Wherever "outstanding" shows up in the records below, copy the whole line.

Collected data

- Opening Delimiter -

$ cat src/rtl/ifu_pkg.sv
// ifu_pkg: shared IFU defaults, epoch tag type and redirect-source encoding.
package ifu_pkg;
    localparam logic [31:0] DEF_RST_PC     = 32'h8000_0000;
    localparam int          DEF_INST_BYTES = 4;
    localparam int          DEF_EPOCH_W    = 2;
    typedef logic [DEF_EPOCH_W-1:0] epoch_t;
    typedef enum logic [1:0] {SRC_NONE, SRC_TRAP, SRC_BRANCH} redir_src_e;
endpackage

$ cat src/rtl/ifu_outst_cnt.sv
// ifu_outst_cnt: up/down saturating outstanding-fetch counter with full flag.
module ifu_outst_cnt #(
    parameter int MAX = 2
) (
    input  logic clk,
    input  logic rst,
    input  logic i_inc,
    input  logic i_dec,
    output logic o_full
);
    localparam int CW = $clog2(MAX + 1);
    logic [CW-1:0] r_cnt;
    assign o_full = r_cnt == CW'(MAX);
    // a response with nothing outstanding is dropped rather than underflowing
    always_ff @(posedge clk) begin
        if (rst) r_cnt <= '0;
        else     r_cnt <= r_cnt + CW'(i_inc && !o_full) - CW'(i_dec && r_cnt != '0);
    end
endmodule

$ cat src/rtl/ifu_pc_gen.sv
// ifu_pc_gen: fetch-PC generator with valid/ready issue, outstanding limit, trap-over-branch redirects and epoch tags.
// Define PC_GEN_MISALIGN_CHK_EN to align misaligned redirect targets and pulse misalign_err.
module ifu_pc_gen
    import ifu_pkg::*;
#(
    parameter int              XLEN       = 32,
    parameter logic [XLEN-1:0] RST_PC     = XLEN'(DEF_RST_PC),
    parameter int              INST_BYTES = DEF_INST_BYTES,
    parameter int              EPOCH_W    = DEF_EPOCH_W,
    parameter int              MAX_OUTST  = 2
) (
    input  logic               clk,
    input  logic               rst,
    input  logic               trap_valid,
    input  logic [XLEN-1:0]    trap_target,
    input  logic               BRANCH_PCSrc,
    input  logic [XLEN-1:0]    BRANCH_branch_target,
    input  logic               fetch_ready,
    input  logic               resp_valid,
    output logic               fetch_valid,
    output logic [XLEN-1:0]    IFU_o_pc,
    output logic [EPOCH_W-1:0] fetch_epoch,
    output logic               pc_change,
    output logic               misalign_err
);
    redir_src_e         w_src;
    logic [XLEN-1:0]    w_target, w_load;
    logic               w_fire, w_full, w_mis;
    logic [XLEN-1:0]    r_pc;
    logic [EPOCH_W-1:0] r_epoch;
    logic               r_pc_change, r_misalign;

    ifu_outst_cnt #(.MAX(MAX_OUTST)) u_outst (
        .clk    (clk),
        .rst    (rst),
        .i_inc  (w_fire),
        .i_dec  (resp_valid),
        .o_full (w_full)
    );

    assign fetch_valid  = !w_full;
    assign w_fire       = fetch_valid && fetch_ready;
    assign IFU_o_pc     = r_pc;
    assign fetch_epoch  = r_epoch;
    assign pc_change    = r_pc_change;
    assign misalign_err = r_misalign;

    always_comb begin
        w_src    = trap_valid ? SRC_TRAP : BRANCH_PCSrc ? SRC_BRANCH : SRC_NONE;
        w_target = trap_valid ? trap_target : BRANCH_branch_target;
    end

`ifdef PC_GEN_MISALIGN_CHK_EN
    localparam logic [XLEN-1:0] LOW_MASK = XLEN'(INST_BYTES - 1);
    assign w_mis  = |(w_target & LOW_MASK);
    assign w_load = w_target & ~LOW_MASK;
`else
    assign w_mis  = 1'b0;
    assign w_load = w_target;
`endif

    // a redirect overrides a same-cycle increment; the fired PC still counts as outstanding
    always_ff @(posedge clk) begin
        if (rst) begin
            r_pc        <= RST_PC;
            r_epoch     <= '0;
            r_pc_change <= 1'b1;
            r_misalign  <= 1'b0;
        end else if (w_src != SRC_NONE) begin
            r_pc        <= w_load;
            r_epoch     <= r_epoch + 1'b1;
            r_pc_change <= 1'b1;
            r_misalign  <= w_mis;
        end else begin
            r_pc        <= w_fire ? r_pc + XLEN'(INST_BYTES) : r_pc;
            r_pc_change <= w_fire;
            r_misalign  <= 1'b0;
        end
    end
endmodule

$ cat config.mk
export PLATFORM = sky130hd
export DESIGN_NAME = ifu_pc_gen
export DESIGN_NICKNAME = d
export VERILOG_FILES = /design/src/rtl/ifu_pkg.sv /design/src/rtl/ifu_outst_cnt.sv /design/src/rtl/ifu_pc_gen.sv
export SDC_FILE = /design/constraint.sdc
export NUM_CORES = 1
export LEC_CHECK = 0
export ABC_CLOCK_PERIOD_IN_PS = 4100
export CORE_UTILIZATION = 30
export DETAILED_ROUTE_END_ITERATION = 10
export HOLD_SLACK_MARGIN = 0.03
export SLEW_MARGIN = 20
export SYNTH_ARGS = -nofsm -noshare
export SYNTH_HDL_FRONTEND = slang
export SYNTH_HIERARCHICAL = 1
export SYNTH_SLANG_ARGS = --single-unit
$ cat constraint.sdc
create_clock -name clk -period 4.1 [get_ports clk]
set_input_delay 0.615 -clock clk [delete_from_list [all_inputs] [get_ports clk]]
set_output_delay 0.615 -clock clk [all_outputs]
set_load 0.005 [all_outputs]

- Closing Delimiter -

- TASK OUTPUT:
// ifu_outst_cnt: up/down saturating outstanding-fetch counter with full flag.
    // a response with nothing outstanding is dropped rather than underflowing
// ifu_pc_gen: fetch-PC generator with valid/ready issue, outstanding limit, trap-over-branch redirects and epoch tags.
    // a redirect overrides a same-cycle increment; the fired PC still counts as outstanding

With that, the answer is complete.